AIM OF THE EXERCISE. Beneath this task are records; print exactly the stretch of them from the line with "output logic [3:0]" through the line with "localparam logic [CW-1:0] LAST_C", both ends included.

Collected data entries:
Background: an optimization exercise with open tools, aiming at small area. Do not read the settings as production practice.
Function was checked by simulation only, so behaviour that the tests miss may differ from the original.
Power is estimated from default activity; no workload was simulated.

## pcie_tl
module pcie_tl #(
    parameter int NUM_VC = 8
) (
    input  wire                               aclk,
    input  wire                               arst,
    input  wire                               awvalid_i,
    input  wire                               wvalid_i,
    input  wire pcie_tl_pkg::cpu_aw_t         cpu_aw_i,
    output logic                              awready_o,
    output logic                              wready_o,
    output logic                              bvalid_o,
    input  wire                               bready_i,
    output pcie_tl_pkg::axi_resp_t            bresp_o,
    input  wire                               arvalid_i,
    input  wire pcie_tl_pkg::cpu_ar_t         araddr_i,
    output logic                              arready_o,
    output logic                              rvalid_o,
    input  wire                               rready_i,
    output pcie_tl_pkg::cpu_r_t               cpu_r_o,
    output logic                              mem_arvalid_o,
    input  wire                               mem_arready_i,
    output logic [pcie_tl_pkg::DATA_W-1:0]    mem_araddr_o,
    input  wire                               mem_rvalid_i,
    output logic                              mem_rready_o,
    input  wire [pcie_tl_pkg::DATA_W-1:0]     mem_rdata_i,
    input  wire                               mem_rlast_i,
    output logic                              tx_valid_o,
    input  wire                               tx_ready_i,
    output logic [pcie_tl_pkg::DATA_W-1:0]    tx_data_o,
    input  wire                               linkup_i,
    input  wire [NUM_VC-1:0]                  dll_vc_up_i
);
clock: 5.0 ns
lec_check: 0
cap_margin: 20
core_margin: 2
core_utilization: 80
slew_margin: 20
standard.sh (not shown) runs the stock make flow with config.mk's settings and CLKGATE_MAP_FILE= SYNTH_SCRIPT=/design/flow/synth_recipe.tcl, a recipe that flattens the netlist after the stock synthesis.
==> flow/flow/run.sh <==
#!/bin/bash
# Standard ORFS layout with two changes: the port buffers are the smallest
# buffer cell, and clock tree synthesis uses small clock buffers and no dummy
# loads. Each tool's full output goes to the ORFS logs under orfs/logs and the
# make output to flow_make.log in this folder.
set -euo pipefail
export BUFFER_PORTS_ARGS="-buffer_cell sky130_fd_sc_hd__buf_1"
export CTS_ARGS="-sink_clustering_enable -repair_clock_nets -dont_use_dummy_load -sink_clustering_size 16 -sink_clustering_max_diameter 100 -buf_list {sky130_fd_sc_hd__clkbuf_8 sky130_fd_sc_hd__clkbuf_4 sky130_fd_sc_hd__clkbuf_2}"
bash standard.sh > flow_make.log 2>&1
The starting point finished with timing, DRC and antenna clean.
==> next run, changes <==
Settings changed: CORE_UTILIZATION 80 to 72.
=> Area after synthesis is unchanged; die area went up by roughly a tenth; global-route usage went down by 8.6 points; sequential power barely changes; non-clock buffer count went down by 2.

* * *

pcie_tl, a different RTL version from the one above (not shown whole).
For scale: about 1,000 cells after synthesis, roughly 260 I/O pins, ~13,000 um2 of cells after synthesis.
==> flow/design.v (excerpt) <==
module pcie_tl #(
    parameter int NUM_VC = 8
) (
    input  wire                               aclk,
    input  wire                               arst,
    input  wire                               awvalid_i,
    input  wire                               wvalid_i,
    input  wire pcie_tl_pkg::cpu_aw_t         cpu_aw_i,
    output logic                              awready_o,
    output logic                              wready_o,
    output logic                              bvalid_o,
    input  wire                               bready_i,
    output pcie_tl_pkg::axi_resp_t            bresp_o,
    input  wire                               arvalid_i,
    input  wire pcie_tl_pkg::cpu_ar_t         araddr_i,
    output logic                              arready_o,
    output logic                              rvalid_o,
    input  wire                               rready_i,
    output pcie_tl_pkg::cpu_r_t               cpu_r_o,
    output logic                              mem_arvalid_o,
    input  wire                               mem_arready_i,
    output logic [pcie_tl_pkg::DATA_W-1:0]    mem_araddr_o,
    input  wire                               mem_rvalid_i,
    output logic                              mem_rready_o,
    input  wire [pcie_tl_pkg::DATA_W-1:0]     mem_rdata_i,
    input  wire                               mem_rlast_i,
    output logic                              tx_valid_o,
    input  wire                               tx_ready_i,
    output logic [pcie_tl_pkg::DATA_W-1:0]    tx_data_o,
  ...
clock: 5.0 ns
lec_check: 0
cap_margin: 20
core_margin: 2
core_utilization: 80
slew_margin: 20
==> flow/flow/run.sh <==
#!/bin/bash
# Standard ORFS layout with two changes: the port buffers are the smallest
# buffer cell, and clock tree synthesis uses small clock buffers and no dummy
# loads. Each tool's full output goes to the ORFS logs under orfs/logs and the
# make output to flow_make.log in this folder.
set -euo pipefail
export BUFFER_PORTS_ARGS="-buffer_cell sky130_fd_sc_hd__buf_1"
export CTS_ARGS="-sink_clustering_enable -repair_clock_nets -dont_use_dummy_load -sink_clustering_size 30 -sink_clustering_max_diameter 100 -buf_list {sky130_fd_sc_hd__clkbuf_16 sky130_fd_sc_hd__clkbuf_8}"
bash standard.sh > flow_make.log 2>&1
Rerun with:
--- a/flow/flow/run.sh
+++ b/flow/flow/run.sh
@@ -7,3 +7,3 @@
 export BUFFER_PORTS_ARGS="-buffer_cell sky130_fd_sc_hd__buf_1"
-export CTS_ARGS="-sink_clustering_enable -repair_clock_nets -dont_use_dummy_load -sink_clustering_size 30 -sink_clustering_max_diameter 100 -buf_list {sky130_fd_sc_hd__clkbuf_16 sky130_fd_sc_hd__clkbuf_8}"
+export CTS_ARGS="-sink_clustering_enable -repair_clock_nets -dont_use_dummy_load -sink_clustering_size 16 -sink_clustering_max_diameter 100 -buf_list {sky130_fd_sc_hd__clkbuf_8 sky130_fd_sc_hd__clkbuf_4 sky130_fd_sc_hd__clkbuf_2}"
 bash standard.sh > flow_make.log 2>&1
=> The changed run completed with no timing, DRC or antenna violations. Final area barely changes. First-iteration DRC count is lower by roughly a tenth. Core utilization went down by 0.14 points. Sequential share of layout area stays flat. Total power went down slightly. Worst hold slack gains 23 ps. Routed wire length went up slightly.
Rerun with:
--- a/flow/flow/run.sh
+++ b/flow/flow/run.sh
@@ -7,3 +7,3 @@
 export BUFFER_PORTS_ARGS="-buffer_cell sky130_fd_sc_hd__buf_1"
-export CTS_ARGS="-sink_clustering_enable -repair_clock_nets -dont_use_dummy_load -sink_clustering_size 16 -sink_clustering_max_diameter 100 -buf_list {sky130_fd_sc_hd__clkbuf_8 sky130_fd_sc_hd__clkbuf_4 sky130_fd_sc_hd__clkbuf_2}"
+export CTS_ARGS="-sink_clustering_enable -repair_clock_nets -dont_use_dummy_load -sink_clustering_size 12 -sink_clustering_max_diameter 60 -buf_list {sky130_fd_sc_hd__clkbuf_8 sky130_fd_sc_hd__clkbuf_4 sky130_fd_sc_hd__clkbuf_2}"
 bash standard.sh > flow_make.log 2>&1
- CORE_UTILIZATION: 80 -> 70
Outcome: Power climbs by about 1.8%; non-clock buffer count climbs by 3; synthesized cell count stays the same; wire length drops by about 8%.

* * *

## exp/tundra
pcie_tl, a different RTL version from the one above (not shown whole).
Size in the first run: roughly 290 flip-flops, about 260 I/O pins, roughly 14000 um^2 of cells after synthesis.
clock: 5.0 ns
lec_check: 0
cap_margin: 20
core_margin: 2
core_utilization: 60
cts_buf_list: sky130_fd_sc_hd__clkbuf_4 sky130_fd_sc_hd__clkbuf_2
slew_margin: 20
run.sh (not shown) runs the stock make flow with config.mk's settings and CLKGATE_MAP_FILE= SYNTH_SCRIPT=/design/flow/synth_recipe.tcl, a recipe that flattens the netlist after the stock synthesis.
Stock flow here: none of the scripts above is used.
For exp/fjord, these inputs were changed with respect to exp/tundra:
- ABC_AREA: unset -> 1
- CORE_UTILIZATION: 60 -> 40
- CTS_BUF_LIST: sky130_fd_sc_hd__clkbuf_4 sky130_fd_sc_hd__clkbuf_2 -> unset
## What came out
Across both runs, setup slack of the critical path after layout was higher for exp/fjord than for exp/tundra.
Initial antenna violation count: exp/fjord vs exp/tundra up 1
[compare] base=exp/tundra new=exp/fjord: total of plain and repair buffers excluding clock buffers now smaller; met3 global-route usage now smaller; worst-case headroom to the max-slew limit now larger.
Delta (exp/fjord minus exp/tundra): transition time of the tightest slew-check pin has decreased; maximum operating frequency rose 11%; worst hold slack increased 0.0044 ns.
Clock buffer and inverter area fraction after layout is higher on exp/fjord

...

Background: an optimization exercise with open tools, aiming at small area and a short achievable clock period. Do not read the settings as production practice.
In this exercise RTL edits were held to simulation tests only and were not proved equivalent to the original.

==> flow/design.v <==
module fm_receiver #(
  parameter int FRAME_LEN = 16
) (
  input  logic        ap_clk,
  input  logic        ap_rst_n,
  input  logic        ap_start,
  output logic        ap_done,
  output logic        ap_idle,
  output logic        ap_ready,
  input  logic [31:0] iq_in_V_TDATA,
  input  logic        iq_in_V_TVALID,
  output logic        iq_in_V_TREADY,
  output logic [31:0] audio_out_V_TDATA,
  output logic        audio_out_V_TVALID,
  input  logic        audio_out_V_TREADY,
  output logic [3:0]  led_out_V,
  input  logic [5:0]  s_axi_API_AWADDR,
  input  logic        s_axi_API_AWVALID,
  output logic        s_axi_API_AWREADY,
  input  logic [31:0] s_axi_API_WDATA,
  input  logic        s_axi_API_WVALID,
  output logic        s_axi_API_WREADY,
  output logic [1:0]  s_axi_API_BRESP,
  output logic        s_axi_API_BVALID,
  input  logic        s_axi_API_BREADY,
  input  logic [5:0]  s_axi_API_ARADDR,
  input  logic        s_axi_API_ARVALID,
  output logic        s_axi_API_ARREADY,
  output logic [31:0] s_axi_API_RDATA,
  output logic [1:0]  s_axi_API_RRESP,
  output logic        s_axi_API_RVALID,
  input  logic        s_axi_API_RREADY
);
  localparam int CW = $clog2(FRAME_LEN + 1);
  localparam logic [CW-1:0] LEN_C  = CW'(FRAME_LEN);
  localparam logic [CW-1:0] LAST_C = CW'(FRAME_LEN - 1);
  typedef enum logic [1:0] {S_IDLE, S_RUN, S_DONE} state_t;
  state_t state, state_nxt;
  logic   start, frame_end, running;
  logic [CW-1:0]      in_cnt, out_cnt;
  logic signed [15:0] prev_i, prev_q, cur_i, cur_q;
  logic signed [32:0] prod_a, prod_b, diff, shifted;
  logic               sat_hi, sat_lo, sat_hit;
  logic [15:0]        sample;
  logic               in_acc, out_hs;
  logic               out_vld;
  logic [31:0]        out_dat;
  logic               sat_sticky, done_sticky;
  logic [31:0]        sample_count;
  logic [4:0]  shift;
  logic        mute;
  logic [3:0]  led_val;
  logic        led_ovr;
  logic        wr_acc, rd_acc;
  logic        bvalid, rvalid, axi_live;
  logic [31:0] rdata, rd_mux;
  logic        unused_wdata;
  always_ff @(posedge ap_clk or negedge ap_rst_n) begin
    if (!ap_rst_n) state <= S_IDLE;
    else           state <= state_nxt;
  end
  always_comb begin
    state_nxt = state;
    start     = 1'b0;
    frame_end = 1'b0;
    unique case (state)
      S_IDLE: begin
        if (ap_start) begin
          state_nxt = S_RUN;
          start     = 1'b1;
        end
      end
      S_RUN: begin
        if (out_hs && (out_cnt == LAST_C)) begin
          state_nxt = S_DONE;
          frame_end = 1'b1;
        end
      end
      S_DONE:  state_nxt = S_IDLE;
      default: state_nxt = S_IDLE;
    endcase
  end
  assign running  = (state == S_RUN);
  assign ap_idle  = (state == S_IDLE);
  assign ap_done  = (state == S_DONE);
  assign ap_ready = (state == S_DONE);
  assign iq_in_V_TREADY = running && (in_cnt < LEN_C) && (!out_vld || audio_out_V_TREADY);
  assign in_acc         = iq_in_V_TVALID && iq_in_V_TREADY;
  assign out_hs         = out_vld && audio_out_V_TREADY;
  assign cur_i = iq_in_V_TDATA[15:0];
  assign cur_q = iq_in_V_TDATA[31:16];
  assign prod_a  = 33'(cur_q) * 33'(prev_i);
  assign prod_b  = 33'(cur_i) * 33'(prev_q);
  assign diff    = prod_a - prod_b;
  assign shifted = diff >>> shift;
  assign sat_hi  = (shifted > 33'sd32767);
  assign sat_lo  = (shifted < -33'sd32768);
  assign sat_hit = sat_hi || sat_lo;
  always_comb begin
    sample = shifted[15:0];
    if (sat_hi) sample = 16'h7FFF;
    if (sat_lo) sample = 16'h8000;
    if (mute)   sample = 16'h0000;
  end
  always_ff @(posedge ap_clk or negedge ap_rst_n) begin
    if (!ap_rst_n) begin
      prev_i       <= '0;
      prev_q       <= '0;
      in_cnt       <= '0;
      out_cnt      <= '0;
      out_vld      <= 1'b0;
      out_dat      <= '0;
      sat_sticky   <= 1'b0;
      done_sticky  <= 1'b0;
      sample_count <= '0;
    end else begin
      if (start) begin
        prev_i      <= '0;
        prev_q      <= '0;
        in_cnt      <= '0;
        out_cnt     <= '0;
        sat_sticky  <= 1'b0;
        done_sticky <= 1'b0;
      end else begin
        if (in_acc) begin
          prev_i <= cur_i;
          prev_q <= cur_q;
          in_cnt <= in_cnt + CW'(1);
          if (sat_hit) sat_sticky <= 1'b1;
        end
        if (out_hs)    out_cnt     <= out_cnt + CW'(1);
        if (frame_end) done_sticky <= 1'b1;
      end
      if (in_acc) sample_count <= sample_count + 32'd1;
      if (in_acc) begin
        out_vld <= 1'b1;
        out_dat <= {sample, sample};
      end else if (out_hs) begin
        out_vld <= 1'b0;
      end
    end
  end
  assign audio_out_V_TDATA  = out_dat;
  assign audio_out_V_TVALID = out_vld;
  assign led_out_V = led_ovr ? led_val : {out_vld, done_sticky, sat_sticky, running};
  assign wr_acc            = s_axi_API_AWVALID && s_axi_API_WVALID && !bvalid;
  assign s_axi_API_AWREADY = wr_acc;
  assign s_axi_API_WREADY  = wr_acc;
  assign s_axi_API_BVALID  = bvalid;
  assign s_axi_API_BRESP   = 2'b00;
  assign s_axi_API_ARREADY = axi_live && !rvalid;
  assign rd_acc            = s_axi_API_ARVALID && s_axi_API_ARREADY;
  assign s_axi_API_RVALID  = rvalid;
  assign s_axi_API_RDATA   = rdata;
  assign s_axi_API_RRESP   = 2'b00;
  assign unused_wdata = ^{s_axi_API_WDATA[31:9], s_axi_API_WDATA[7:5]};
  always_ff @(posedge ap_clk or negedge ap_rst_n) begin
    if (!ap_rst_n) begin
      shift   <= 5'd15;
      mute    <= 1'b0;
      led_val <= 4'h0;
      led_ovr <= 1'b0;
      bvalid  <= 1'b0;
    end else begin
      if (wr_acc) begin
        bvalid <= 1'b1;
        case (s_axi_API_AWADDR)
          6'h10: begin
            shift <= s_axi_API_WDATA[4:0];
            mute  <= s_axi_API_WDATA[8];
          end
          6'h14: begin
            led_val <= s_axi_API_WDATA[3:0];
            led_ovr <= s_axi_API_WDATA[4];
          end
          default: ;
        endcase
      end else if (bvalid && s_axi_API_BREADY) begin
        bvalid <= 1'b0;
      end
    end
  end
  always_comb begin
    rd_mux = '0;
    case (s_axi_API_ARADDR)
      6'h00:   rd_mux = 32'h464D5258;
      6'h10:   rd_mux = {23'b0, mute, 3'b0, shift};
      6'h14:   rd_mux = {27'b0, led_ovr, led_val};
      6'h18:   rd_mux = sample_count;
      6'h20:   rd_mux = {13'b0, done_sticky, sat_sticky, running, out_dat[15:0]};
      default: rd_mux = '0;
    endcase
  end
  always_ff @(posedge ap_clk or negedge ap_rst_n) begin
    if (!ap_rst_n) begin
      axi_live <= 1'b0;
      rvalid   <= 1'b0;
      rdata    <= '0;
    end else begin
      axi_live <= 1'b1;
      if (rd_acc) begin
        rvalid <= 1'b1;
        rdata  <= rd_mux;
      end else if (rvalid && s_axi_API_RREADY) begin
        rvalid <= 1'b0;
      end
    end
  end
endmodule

REPLY.
  output logic [3:0]  led_out_V,
  input  logic [5:0]  s_axi_API_AWADDR,
  input  logic        s_axi_API_AWVALID,
  output logic        s_axi_API_AWREADY,
  input  logic [31:0] s_axi_API_WDATA,
  input  logic        s_axi_API_WVALID,
  output logic        s_axi_API_WREADY,
  output logic [1:0]  s_axi_API_BRESP,
  output logic        s_axi_API_BVALID,
  input  logic        s_axi_API_BREADY,
  input  logic [5:0]  s_axi_API_ARADDR,
  input  logic        s_axi_API_ARVALID,
  output logic        s_axi_API_ARREADY,
  output logic [31:0] s_axi_API_RDATA,
  output logic [1:0]  s_axi_API_RRESP,
  output logic        s_axi_API_RVALID,
  input  logic        s_axi_API_RREADY
);
  localparam int CW = $clog2(FRAME_LEN + 1);
  localparam logic [CW-1:0] LEN_C  = CW'(FRAME_LEN);
  localparam logic [CW-1:0] LAST_C = CW'(FRAME_LEN - 1);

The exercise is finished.